In the past, a predicted postpneumonectomy FEV1 of greater than 0.8 L was suggested as the lower limit of operability. This threshold was selected based on 2 studies. Segall and Butterworth showed that hypercapnia (PaCO2 >45 mm Hg) developed in patients with an FEV1 of less than 0.8 L. [50] Olsen et al reported that a postpneumonectomy FEV1 of less than 0.8 L was associated with prohibitive risk. [51] Other studies have since demonstrated acceptable mortality following pneumonectomy in patients with a postoperative FEV1 lower than this threshold. Additionally, the use of an absolute cutoff biases against women and shorter or older patients. Therefore, the percentage of predicted postoperative FEV1 and DLCO (%ppoFEV1 and %ppoDLCO) are preferred.

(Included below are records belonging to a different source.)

===== src/rtl/ws2812_chain_driver.sv =====
// ws2812_chain_driver: streams N_LEDS pixel words out of a pixel source onto a
// single WS2812-style one-wire line, MSB first, followed by a low latch period.
//
// Ports:
//   clk, rst_n   single clock, asynchronous active-low reset
//   start        frame request, only looked at while idle
//   busy         high from the cycle after start is taken until frame_done
//   pix_req      pixel request, pix_idx valid while high
//   pix_idx      index of the requested LED
//   pix_data     pixel word from the source (taken on pix_req & pix_valid)
//   pix_valid    pix_data qualifier
//   dout         serial line to the LED chain
//   underrun     (only with WS2812_UNDERRUN_ABORT_EN) sticky underrun flag
//   frame_done   one-cycle pulse on the last latch cycle
//
// Optional feature macro: WS2812_UNDERRUN_ABORT_EN
//   defined   : a missing next pixel aborts the frame into the latch period
//   undefined : a missing next pixel stalls the line low until it arrives
module ws2812_chain_driver #(
    parameter int unsigned N_LEDS   = 8,
    parameter int unsigned BPP      = 24,
    parameter int unsigned T0H_CYC  = 20,
    parameter int unsigned T1H_CYC  = 40,
    parameter int unsigned TBIT_CYC = 63,
    parameter int unsigned TRST_CYC = 2600,
    localparam int unsigned IDXW    = $clog2((N_LEDS > 2) ? N_LEDS : 2)
) (
    input  logic            clk,
    input  logic            rst_n,
    input  logic            start,
    output logic            busy,
    output logic            pix_req,
    output logic [IDXW-1:0] pix_idx,
    input  logic [BPP-1:0]  pix_data,
    input  logic            pix_valid,
    output logic            dout,
`ifdef WS2812_UNDERRUN_ABORT_EN
    output logic            underrun,
`endif
    output logic            frame_done
);

    localparam int unsigned CW = $clog2(TBIT_CYC + 1);
    localparam int unsigned BW = $clog2(BPP + 1);
    localparam int unsigned LW = $clog2(TRST_CYC + 1);

    localparam logic [CW-1:0]   TBIT_LAST  = CW'(TBIT_CYC - 1);
    localparam logic [CW-1:0]   T0H        = CW'(T0H_CYC);
    localparam logic [CW-1:0]   T1H        = CW'(T1H_CYC);
    localparam logic [BW-1:0]   BIT_LAST   = BW'(BPP - 1);
    localparam logic [LW-1:0]   LATCH_LAST = LW'(TRST_CYC - 1);
    localparam logic [IDXW-1:0] PIX_LAST   = IDXW'(N_LEDS - 1);

    typedef enum logic [2:0] {IDLE, FETCH, BIT_HI, BIT_LO, LATCH} state_t;

    state_t          state;
    logic [BPP-1:0]  shift_q;
    logic [BPP-1:0]  hold_q;
    logic            hold_valid;
    logic            pre_arm;      // raise the prefetch request next cycle
    logic [CW-1:0]   cyc_cnt;      // cycle within the current bit
    logic [BW-1:0]   bit_cnt;      // bit within the current pixel
    logic [LW-1:0]   lat_cnt;
    logic [IDXW-1:0] pix_cur;      // pixel currently on the line

    logic            accept_c;
    logic [CW-1:0]   high_c;
    logic [CW-1:0]   cyc_nxt_c;
    logic            last_bit_c;
    logic            last_pix_c;
    logic            next_ok_c;
    logic [BPP-1:0]  next_word_c;

    // Bit timing and next-pixel selection helpers
    always_comb begin
        accept_c    = pix_req & pix_valid;
        high_c      = shift_q[BPP-1] ? T1H : T0H;
        cyc_nxt_c   = cyc_cnt + CW'(1);
        last_bit_c  = (bit_cnt == BIT_LAST);
        last_pix_c  = (pix_cur == PIX_LAST);
        // A word accepted on the very last bit cycle is used directly, no gap
        next_ok_c   = hold_valid | accept_c;
        next_word_c = hold_valid ? hold_q : pix_data;
    end

    // Frame FSM with registered outputs
    always_ff @(posedge clk or negedge rst_n) begin
        if (!rst_n) begin
            state      <= IDLE;
            busy       <= 1'b0;
            pix_req    <= 1'b0;
            pix_idx    <= '0;
            dout       <= 1'b0;
            frame_done <= 1'b0;
            shift_q    <= '0;
            hold_q     <= '0;
            hold_valid <= 1'b0;
            pre_arm    <= 1'b0;
            cyc_cnt    <= '0;
            bit_cnt    <= '0;
            lat_cnt    <= '0;
            pix_cur    <= '0;
`ifdef WS2812_UNDERRUN_ABORT_EN
            underrun   <= 1'b0;
`endif
        end else begin
            frame_done <= 1'b0;
            case (state)
                IDLE: begin
                    dout <= 1'b0;
                    if (start) begin
                        state      <= FETCH;
                        busy       <= 1'b1;
                        pix_req    <= 1'b1;
                        pix_idx    <= '0;
                        pix_cur    <= '0;
                        hold_valid <= 1'b0;
                        pre_arm    <= 1'b0;
`ifdef WS2812_UNDERRUN_ABORT_EN
                        underrun   <= 1'b0;
`endif
                    end
                end

                // Waiting for the first pixel, or for a late pixel after a stall
                FETCH: begin
                    dout <= 1'b0;
                    if (accept_c) begin
                        shift_q <= pix_data;
                        pix_req <= 1'b0;
                        pre_arm <= !last_pix_c;
                        cyc_cnt <= '0;
                        bit_cnt <= '0;
                        dout    <= 1'b1;
                        state   <= BIT_HI;
                    end
                end

                BIT_HI, BIT_LO: begin
                    if (pre_arm) begin
                        pix_req <= 1'b1;
                        pix_idx <= pix_cur + IDXW'(1);
                        pre_arm <= 1'b0;
                    end
                    if (accept_c) begin
                        hold_q     <= pix_data;
                        hold_valid <= 1'b1;
                        pix_req    <= 1'b0;
                    end

                    if (cyc_cnt != TBIT_LAST) begin
                        cyc_cnt <= cyc_nxt_c;
                        dout    <= (cyc_nxt_c < high_c);
                        state   <= (cyc_nxt_c < high_c) ? BIT_HI : BIT_LO;
                    end else if (!last_bit_c) begin
                        shift_q <= shift_q << 1;
                        bit_cnt <= bit_cnt + BW'(1);
                        cyc_cnt <= '0;
                        dout    <= 1'b1;
                        state   <= BIT_HI;
                    end else if (last_pix_c) begin
                        dout       <= 1'b0;
                        lat_cnt    <= '0;
                        frame_done <= (TRST_CYC == 1);
                        state      <= LATCH;
                    end else if (next_ok_c) begin
                        shift_q    <= next_word_c;
                        hold_valid <= 1'b0;
                        pix_req    <= 1'b0;
                        pix_cur    <= pix_cur + IDXW'(1);
                        pre_arm    <= ((pix_cur + IDXW'(1)) != PIX_LAST);
                        bit_cnt    <= '0;
                        cyc_cnt    <= '0;
                        dout       <= 1'b1;
                        state      <= BIT_HI;
                    end else begin
`ifdef WS2812_UNDERRUN_ABORT_EN
                        underrun   <= 1'b1;
                        pix_req    <= 1'b0;
                        dout       <= 1'b0;
                        lat_cnt    <= '0;
                        frame_done <= (TRST_CYC == 1);
                        state      <= LATCH;
`else
                        // Request for the next pixel stays up; FETCH picks it up
                        pix_cur <= pix_cur + IDXW'(1);
                        dout    <= 1'b0;
                        state   <= FETCH;
`endif
                    end
                end

                LATCH: begin
                    dout <= 1'b0;
                    if (lat_cnt == LATCH_LAST) begin
                        busy  <= 1'b0;
                        state <= IDLE;
                    end else begin
                        lat_cnt    <= lat_cnt + LW'(1);
                        frame_done <= ((lat_cnt + LW'(1)) == LATCH_LAST);
                    end
                end

                default: state <= IDLE;
            endcase
        end
    end

endmodule
<file path="config.mk">
export PLATFORM = sky130hd
export DESIGN_NAME = modexp_engine
export DESIGN_NICKNAME = d
export VERILOG_FILES = /design/src/rtl/modexp_engine.sv
export SDC_FILE = /design/constraint.sdc
export NUM_CORES = 2
export LEC_CHECK = 0
export CORE_ASPECT_RATIO = 0.9
export CORE_MARGIN = 4
export CORE_UTILIZATION = 30
export CTS_CLUSTER_SIZE = 25
export DETAILED_ROUTE_END_ITERATION = 7
export GPL_ROUTABILITY_DRIVEN = 0
export PLACE_DENSITY = 0.49
export SYNTH_ARGS = -nofsm -noshare
export SYNTH_HDL_FRONTEND = slang
export SYNTH_SLANG_ARGS = --single-unit
</file>
<file path="constraint.sdc">
create_clock -name CLK -period 13.6 [get_ports CLK]
set_clock_uncertainty 0.2 [all_clocks]
set_input_delay 2.04 -clock CLK [delete_from_list [all_inputs] [get_ports CLK]]
set_output_delay 2.04 -clock CLK [all_outputs]
set_load 0.005 [all_outputs]
</file>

If both predicted postoperative values are greater than 60%, the patient is stratified as low risk, generally equating to less than 1% operative mortality. If one value is less than 30%, cardiopulmonary exercise testing is recommended for further risk stratification. If one value is less than 60%, but both are greater than 30%, stair climbing or shuttle walk testing is recommended. Good performance on either of these tests places the patient in the low-risk category.

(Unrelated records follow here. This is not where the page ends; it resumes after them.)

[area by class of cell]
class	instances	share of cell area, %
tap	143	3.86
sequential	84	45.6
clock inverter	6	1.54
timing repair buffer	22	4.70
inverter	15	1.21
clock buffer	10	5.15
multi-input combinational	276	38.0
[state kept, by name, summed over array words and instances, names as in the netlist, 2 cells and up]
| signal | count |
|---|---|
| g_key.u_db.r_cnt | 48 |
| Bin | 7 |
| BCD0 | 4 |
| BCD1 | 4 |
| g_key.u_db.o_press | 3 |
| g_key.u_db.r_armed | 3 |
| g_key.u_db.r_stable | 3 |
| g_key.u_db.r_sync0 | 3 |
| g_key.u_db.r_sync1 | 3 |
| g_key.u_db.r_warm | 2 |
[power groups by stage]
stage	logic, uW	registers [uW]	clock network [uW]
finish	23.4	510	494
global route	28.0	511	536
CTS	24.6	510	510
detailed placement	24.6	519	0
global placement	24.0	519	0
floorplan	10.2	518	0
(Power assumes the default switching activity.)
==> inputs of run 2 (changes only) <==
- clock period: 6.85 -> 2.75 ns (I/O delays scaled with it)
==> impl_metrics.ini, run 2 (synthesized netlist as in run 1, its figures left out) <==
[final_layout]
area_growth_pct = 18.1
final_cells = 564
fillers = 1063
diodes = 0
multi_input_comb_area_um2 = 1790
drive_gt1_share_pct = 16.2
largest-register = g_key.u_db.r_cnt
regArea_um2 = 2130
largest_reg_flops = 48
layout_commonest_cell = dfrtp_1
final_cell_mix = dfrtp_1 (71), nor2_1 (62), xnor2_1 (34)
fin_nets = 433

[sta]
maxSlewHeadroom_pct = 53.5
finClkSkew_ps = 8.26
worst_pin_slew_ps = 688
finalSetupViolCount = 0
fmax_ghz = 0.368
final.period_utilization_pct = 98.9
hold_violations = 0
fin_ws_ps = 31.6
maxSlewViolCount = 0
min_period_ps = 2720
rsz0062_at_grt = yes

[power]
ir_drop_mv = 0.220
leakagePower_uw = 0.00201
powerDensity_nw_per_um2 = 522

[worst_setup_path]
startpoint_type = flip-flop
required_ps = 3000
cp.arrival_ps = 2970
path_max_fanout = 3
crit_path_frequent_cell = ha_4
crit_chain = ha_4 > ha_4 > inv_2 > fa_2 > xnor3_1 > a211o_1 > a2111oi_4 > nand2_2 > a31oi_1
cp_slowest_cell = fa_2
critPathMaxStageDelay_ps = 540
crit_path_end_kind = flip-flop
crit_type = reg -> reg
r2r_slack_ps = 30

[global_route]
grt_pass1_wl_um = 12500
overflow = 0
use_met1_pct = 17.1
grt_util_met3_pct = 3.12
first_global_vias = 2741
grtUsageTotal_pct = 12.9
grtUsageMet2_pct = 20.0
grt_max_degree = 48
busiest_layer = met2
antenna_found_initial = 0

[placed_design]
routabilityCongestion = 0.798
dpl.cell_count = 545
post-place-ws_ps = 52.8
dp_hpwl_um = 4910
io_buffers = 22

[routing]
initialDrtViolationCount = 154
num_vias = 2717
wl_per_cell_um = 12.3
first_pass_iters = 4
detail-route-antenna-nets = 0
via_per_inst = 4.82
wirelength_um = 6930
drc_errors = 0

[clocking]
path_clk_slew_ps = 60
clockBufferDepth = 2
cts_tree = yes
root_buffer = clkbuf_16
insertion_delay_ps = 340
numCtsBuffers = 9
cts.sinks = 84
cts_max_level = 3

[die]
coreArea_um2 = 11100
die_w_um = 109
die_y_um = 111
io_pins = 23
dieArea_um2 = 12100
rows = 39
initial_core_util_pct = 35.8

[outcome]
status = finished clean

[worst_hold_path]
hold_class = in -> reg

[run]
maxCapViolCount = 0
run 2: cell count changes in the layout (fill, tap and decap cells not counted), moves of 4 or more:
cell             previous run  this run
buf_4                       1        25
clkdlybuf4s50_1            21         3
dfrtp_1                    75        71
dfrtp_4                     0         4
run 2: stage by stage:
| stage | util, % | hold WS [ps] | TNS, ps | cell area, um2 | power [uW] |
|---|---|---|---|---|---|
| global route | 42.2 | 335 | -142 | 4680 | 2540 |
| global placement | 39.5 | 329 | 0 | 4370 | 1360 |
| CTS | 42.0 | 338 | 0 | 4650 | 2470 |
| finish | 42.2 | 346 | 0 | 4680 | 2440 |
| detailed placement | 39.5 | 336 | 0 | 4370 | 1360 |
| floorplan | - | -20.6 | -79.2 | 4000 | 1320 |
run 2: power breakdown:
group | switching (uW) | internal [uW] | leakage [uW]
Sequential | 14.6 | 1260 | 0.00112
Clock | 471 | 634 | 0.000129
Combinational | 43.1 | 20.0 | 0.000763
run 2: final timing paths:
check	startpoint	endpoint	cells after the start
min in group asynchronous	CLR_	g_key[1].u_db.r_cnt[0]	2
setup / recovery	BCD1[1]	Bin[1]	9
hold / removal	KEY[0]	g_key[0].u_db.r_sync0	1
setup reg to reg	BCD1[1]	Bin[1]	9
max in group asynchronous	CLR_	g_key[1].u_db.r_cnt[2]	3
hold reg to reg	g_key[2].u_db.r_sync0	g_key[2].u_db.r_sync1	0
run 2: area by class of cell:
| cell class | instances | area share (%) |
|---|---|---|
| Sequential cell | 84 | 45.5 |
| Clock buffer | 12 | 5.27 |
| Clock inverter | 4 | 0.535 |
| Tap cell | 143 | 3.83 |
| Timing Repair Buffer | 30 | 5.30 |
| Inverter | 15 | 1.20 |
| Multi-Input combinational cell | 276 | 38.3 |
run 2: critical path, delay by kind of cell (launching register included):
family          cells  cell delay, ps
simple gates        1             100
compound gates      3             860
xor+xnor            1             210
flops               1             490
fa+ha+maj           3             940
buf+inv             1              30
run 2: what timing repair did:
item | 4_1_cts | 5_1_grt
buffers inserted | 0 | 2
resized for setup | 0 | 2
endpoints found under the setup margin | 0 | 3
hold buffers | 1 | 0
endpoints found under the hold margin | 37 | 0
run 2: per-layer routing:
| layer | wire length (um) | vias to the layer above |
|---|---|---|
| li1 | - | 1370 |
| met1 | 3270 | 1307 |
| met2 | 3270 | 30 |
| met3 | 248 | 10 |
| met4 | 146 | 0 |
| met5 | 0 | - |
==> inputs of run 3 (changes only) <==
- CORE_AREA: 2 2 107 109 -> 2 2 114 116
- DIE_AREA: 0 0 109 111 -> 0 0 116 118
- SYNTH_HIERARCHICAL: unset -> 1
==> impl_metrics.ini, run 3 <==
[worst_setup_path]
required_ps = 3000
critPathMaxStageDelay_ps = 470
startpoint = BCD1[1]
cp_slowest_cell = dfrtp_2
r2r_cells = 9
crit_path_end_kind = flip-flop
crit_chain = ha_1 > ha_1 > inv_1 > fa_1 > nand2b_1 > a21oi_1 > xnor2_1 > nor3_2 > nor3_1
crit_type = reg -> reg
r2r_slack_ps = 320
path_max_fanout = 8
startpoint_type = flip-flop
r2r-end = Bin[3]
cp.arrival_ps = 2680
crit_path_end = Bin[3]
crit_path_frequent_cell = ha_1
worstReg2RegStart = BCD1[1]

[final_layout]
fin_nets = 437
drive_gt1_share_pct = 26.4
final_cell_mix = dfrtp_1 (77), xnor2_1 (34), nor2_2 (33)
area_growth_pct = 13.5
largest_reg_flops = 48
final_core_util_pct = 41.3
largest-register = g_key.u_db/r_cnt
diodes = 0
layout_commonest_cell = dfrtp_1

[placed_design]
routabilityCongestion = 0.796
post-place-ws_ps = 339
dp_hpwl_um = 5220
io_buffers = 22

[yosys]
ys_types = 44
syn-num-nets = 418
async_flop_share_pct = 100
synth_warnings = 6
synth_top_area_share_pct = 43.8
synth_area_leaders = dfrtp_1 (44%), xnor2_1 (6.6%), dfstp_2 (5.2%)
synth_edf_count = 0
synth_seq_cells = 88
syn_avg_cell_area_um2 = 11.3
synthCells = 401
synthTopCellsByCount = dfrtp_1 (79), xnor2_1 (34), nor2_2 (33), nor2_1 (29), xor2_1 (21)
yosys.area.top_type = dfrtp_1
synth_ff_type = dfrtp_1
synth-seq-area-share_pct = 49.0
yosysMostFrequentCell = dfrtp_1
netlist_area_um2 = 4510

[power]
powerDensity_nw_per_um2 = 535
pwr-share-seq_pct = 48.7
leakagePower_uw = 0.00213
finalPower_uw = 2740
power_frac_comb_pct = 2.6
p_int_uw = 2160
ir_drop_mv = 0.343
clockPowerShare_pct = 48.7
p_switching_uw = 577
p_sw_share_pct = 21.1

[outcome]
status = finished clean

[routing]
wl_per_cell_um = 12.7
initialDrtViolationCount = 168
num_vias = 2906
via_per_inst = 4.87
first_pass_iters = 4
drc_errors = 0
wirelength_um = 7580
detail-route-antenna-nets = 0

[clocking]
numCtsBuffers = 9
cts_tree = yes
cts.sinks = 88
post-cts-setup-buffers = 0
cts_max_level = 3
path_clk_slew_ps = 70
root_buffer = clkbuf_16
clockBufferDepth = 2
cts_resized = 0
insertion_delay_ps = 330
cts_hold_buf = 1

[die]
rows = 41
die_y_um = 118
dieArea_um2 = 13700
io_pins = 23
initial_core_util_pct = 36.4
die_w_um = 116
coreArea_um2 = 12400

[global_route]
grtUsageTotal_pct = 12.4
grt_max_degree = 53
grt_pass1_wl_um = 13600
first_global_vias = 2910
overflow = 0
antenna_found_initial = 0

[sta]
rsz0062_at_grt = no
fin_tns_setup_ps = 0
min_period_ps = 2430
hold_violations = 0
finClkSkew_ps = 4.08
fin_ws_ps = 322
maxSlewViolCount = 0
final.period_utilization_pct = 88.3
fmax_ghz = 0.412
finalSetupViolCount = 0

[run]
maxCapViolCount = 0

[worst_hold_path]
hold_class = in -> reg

Poor performance should mandate cardiopulmonary exercise testing. Those patients who achieve greater than 20 mL/kg/min or 75% predicted on cardiopulmonary exercise testing are low risk. Those who reach less than 10 mL/kg/min or 35% predicted are high risk, which generally suggests consideration of lesser resection (wedge or segmentectomy) or a nonoperative approach (eg, stereotactic body radiation therapy, radiofrequency ablation).

Intermediate cardiopulmonary exercise testing results place the patient in a moderate risk group, for which additional testing (perfusion study to more accurately quantify postoperative lung function) and/or consideration of patient and procedure risk factors overall should be factored into further decision-making.

The incidence of left lower lobe atelectasis has been reported in up to 90% of patients, which may increase the postoperative morbidity and prolong the hospital stay. The incidence is attributed to phrenic nerve injury and may last from 30 days to 2 years. Operative factors associated with this complication are a longer bypass time, entrance into the pleural cavity, direct injury during mobilization of the internal mammary artery, and cold cardioplegia.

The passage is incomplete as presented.